#### Task brief
Copy nothing but the lines below running from the line containing "(st_q == FSPC_BUSY);" through the line containing "no real data", both end lines included.

[Items from a dataset]
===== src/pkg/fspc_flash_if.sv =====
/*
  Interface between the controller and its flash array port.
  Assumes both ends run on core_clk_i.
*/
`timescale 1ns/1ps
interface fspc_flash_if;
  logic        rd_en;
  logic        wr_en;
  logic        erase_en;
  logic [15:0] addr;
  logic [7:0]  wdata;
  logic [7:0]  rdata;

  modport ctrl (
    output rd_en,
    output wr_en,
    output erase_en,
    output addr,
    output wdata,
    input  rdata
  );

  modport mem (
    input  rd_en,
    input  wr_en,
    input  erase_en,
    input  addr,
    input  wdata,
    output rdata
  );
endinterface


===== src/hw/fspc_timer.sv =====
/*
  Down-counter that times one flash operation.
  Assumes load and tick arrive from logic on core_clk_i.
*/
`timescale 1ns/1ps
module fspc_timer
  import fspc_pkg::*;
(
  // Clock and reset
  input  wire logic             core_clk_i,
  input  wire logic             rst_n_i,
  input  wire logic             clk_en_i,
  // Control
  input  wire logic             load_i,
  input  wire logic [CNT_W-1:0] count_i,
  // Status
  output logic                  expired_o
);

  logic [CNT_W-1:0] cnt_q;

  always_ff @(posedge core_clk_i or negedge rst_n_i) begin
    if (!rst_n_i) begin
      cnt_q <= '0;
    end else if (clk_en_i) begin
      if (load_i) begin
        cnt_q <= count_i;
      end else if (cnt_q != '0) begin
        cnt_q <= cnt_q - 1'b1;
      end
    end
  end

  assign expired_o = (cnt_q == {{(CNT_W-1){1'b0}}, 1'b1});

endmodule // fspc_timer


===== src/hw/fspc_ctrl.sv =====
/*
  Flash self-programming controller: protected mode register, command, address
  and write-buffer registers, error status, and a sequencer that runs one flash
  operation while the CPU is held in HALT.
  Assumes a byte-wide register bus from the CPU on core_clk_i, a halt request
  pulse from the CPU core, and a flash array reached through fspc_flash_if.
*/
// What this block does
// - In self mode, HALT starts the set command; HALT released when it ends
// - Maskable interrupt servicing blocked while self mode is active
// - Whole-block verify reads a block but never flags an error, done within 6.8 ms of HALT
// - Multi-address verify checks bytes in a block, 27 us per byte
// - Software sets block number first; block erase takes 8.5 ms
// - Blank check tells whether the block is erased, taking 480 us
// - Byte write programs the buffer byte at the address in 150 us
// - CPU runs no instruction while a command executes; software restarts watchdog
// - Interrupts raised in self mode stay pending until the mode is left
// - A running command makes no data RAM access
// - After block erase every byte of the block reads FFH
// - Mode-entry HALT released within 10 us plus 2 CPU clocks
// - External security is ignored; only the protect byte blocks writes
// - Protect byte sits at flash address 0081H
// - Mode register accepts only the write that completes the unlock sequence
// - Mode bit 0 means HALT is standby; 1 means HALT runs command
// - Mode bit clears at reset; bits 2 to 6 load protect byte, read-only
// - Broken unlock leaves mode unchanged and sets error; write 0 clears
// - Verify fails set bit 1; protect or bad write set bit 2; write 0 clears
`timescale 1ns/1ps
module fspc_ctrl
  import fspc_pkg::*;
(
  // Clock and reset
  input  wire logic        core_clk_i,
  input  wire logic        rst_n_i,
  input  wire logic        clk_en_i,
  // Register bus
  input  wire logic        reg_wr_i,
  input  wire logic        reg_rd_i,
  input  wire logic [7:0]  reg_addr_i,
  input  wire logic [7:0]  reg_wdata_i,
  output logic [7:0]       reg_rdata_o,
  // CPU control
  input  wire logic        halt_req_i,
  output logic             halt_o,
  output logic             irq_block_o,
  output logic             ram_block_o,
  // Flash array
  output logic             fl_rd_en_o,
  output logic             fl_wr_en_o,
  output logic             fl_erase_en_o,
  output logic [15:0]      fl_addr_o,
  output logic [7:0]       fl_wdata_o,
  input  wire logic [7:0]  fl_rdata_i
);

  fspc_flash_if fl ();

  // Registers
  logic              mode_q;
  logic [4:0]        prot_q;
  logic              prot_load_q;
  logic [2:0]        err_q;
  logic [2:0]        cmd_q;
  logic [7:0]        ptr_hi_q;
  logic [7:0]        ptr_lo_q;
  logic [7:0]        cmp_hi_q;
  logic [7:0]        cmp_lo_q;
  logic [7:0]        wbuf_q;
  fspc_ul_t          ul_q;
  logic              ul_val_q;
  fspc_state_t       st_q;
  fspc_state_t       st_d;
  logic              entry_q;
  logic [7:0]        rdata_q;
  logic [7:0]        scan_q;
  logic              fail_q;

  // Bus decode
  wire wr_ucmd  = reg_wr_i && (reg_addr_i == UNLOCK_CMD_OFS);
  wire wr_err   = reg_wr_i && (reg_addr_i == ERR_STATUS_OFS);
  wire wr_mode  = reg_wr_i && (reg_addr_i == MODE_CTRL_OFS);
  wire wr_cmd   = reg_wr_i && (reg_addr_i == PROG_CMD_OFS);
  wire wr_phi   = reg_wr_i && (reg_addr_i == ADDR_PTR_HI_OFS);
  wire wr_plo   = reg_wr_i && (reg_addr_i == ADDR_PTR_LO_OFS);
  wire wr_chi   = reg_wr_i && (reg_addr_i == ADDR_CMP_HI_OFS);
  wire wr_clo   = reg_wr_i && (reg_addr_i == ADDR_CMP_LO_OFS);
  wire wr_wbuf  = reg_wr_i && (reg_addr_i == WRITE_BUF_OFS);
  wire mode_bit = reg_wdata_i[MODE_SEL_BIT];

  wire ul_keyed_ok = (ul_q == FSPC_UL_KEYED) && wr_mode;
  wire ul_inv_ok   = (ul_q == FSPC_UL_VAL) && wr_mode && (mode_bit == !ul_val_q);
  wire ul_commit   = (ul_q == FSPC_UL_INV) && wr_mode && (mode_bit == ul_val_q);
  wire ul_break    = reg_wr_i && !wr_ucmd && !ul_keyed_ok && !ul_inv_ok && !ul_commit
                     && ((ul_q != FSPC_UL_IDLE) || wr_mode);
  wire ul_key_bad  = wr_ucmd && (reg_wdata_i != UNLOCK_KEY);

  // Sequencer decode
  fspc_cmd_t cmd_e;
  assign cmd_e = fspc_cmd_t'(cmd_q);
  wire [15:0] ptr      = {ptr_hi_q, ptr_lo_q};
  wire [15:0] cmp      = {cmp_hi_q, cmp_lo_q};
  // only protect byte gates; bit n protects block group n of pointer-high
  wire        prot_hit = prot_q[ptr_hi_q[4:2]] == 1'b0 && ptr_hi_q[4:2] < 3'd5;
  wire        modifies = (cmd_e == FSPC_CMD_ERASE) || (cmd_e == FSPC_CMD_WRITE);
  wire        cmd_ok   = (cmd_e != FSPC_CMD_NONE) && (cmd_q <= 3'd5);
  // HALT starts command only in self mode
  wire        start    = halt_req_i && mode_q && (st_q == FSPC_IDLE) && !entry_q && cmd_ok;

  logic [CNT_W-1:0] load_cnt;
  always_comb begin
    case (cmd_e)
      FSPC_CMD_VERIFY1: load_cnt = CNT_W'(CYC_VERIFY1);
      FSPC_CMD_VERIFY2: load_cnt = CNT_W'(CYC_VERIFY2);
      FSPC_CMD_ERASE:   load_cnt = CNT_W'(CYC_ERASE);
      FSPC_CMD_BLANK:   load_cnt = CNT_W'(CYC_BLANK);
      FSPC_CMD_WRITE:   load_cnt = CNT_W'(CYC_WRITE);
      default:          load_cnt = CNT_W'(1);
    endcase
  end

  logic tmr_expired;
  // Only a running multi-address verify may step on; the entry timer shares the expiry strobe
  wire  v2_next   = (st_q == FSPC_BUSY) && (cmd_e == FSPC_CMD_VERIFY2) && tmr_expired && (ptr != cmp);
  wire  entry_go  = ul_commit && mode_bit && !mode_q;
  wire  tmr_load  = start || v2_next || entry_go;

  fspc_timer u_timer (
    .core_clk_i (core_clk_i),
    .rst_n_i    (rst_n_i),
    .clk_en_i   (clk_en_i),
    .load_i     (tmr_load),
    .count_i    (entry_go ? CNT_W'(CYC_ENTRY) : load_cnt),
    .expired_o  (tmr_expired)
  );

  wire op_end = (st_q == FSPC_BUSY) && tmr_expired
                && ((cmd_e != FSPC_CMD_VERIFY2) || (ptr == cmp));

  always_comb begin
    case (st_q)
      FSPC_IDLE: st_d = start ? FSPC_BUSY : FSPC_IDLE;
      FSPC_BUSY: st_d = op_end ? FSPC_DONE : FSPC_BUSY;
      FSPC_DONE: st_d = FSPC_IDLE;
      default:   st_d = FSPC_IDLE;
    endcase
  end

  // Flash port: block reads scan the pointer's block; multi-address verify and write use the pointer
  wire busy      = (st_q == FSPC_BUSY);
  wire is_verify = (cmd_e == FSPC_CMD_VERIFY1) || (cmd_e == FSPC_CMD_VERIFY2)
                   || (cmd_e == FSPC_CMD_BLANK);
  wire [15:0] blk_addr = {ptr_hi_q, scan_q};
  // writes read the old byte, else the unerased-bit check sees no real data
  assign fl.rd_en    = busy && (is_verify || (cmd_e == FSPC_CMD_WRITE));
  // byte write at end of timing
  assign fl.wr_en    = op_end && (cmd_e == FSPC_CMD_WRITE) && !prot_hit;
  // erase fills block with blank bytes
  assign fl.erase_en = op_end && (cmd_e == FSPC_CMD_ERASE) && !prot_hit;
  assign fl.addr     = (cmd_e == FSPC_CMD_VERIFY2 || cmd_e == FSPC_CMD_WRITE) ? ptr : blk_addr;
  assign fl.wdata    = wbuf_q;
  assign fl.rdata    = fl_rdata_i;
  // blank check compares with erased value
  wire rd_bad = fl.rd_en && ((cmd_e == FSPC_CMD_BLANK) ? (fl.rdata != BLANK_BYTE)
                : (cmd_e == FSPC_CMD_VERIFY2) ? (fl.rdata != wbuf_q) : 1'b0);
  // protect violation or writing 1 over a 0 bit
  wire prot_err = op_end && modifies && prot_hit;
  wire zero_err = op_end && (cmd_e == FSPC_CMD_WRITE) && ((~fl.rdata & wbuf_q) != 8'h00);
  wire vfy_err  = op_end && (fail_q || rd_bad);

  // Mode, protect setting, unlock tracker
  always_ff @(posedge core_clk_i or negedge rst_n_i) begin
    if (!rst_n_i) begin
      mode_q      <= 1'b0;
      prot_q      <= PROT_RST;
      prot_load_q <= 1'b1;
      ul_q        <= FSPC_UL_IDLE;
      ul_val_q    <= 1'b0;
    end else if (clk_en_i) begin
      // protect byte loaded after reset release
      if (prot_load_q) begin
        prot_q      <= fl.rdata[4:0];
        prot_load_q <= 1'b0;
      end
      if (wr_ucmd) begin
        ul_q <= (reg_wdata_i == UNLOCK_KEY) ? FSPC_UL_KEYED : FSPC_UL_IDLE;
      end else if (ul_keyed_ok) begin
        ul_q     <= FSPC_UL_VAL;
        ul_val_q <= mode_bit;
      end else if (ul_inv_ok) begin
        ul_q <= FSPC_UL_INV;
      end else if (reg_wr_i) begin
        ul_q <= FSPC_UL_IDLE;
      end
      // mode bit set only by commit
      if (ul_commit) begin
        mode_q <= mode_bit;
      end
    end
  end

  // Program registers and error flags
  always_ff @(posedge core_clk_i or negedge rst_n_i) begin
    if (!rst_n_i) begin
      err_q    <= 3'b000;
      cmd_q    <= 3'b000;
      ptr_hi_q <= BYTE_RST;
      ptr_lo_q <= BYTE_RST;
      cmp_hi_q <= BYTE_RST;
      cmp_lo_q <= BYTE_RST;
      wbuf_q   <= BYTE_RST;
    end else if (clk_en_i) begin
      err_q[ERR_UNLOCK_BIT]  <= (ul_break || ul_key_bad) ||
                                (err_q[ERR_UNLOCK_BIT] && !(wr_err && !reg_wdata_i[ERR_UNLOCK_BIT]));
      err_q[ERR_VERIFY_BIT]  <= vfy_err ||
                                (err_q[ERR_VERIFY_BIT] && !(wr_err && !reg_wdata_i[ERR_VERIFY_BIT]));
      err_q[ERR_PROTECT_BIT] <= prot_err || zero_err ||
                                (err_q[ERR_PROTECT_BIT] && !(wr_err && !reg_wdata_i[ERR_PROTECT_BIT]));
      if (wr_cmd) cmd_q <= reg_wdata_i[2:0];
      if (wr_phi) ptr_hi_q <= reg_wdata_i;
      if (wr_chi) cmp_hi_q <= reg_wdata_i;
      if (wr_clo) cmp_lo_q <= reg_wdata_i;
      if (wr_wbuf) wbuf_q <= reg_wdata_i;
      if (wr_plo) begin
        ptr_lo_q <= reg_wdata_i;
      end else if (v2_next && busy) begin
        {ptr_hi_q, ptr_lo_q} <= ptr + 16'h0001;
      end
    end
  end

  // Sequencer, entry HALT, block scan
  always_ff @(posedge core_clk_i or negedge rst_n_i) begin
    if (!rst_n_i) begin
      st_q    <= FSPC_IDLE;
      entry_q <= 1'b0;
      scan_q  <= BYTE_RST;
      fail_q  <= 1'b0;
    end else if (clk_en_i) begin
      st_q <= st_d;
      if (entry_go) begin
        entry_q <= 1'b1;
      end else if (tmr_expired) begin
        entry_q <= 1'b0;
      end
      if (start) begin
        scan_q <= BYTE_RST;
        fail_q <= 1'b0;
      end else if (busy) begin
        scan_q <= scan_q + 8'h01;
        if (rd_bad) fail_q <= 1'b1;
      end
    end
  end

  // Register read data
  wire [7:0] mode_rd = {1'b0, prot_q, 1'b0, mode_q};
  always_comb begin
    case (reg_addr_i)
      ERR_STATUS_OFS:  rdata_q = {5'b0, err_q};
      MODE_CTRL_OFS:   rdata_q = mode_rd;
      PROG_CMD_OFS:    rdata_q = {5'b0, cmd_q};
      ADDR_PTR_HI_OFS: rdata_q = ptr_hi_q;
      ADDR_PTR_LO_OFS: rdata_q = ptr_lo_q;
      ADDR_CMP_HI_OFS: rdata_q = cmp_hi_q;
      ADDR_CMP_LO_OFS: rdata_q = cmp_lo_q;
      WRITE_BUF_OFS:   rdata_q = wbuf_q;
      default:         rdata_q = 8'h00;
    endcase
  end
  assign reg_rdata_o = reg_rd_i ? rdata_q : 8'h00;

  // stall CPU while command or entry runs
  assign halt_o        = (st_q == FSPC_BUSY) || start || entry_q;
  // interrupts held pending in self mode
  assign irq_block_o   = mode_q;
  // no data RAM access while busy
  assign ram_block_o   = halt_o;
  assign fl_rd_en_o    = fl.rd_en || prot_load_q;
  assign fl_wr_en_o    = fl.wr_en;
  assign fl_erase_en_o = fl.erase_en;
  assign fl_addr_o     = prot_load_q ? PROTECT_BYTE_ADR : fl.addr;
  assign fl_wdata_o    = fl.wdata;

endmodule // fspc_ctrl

#### Response area
  wire busy      = (st_q == FSPC_BUSY);
  wire is_verify = (cmd_e == FSPC_CMD_VERIFY1) || (cmd_e == FSPC_CMD_VERIFY2)
                   || (cmd_e == FSPC_CMD_BLANK);
  wire [15:0] blk_addr = {ptr_hi_q, scan_q};
  // writes read the old byte, else the unerased-bit check sees no real data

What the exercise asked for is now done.